#### [Problem requirements]
Which lines of the entries contain the string "cycle"? Copy each of them.

*** Task material ***

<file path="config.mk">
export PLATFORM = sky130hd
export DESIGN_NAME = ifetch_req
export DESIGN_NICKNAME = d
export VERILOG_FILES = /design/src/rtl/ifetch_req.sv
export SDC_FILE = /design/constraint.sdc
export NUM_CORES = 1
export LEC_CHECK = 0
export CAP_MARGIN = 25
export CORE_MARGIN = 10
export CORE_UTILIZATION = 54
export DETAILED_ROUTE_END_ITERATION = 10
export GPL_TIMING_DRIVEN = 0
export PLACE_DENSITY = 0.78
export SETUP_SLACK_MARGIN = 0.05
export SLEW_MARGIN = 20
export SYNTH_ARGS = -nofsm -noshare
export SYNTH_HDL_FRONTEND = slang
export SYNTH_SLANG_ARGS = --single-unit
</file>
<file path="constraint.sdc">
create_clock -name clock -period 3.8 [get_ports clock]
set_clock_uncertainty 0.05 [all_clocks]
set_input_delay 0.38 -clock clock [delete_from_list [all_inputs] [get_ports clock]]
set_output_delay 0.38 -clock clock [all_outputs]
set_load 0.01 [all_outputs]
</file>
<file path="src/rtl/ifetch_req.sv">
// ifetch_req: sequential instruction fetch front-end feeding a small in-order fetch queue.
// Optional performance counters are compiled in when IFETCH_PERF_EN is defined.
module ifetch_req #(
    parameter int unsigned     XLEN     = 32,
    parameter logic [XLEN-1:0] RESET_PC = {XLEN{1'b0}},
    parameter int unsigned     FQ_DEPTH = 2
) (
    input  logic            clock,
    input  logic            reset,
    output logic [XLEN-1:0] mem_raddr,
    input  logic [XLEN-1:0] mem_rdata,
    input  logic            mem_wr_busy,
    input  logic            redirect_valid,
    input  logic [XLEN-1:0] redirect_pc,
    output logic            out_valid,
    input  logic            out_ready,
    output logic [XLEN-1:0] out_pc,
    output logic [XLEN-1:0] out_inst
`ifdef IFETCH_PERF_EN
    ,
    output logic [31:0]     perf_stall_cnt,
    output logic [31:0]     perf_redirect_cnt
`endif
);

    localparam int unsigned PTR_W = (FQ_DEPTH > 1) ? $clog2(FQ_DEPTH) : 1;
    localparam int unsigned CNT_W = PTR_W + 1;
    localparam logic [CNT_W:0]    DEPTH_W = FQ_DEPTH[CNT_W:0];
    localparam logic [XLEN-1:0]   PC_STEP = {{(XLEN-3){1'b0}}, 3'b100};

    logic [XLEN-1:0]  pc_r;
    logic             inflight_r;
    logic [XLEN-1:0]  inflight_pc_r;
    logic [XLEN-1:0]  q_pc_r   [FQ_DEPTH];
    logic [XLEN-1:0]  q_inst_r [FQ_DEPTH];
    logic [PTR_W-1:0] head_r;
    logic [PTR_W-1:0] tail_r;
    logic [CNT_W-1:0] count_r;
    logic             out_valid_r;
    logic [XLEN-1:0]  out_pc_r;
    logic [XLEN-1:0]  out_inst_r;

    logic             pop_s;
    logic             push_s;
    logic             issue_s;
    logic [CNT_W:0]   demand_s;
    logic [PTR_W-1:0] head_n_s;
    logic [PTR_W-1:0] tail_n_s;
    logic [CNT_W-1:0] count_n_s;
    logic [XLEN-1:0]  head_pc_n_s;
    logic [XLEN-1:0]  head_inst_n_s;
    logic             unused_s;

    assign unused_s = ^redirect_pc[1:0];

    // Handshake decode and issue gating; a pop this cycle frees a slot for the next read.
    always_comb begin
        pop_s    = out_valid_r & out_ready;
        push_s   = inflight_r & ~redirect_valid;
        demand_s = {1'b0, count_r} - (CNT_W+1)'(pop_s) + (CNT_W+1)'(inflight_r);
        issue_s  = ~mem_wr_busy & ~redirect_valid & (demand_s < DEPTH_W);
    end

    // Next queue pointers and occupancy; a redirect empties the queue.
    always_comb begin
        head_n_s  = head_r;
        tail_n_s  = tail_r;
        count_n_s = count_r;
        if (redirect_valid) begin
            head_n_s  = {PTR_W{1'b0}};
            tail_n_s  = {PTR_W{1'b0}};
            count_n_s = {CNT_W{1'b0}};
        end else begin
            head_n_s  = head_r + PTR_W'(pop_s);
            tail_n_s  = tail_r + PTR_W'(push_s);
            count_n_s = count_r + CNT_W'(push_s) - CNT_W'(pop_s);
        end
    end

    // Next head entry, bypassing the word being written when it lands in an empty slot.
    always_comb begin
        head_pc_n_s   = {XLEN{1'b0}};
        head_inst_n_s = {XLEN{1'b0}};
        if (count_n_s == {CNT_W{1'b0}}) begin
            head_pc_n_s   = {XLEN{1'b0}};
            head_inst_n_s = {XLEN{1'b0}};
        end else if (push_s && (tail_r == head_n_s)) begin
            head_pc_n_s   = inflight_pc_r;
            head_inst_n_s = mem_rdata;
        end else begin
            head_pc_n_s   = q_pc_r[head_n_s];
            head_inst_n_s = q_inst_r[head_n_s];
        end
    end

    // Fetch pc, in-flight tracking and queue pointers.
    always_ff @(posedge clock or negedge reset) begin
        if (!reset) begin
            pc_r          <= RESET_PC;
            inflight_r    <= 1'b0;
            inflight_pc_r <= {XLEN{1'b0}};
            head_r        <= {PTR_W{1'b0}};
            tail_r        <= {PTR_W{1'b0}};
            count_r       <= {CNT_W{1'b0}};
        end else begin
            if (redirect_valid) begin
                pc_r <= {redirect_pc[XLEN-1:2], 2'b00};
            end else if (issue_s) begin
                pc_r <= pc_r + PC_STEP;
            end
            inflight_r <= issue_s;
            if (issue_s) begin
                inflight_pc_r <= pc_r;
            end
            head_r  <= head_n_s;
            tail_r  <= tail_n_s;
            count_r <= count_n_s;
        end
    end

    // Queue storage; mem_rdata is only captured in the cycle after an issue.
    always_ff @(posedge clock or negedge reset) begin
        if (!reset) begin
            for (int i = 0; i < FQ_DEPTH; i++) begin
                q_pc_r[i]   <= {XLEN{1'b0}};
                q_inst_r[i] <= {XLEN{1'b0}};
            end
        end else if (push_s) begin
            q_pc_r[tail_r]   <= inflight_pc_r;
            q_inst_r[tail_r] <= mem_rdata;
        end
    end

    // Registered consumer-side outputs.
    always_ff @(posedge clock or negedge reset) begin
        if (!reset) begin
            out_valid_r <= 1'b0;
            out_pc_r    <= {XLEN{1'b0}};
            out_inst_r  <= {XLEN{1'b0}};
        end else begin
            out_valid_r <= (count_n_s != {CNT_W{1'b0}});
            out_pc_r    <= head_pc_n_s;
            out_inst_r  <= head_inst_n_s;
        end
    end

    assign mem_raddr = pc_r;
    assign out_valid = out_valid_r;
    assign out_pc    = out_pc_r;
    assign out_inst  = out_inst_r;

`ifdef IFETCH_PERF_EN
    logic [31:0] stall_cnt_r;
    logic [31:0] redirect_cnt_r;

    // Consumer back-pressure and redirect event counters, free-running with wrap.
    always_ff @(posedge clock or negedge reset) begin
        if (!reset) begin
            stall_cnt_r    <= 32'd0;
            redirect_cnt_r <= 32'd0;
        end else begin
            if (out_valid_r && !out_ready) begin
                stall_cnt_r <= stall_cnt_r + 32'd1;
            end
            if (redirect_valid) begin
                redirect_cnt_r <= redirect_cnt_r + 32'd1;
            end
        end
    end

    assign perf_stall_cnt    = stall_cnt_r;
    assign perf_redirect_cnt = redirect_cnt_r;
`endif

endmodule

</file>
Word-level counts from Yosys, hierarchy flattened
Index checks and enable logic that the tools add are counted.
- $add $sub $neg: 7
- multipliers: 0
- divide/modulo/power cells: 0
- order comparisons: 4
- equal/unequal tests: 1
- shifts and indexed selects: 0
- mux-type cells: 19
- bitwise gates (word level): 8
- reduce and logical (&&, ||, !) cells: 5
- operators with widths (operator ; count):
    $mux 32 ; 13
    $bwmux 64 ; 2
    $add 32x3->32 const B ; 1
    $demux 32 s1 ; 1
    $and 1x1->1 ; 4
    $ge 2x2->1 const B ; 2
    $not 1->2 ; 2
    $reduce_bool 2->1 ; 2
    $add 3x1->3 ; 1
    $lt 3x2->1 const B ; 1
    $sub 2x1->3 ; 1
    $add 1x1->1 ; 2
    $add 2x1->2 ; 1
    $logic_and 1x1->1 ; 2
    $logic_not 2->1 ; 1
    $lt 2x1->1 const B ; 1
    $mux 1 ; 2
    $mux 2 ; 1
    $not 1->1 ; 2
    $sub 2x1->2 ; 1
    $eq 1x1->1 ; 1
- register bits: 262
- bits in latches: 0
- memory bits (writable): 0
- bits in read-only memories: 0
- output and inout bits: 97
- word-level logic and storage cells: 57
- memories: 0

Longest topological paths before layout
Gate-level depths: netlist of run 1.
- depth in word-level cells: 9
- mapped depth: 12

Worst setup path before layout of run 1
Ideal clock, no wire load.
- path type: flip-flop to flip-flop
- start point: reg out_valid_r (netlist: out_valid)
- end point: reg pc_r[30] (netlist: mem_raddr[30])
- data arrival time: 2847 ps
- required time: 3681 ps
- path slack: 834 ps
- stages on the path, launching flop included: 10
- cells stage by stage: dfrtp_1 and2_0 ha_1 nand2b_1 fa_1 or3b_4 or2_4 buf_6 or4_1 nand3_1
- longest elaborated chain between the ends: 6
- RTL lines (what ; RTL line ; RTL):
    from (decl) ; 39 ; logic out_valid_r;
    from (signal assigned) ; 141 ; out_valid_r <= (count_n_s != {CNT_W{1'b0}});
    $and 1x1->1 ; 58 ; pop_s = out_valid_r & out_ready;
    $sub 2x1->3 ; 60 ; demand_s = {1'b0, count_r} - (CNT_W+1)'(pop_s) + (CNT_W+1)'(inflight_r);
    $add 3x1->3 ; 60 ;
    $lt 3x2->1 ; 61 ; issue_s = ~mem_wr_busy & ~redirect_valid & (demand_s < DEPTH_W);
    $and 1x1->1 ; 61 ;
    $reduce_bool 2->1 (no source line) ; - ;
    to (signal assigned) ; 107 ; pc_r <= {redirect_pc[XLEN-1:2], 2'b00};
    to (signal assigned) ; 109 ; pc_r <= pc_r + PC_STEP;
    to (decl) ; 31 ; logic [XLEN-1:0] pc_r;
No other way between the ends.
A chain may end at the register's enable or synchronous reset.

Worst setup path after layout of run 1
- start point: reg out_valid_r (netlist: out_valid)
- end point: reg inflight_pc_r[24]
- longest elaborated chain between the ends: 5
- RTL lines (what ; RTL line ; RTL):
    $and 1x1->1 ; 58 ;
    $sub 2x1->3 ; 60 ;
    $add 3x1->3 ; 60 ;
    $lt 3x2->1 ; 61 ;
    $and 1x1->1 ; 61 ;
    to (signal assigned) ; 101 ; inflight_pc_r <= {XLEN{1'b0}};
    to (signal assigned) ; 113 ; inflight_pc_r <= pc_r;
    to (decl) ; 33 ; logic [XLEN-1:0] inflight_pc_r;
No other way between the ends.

*** End of Task material ***
*** Task material ***

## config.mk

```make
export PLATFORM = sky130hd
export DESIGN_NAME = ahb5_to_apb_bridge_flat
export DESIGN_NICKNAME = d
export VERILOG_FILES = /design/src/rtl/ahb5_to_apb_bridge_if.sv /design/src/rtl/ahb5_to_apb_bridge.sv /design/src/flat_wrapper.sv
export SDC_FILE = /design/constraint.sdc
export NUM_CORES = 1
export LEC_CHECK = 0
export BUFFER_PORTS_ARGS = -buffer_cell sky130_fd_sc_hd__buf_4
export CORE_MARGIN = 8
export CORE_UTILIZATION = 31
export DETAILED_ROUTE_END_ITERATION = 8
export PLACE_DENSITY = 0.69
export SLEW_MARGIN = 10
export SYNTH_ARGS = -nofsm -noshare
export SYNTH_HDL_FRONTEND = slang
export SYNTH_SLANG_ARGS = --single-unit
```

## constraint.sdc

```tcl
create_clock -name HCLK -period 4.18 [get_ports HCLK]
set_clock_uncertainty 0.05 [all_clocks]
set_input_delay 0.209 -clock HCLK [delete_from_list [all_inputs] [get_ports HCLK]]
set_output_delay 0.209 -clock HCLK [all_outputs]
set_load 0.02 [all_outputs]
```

*** End of Task material ***

#### [Solution for this task]
    // Handshake decode and issue gating; a pop this cycle frees a slot for the next read.
    // Queue storage; mem_rdata is only captured in the cycle after an issue.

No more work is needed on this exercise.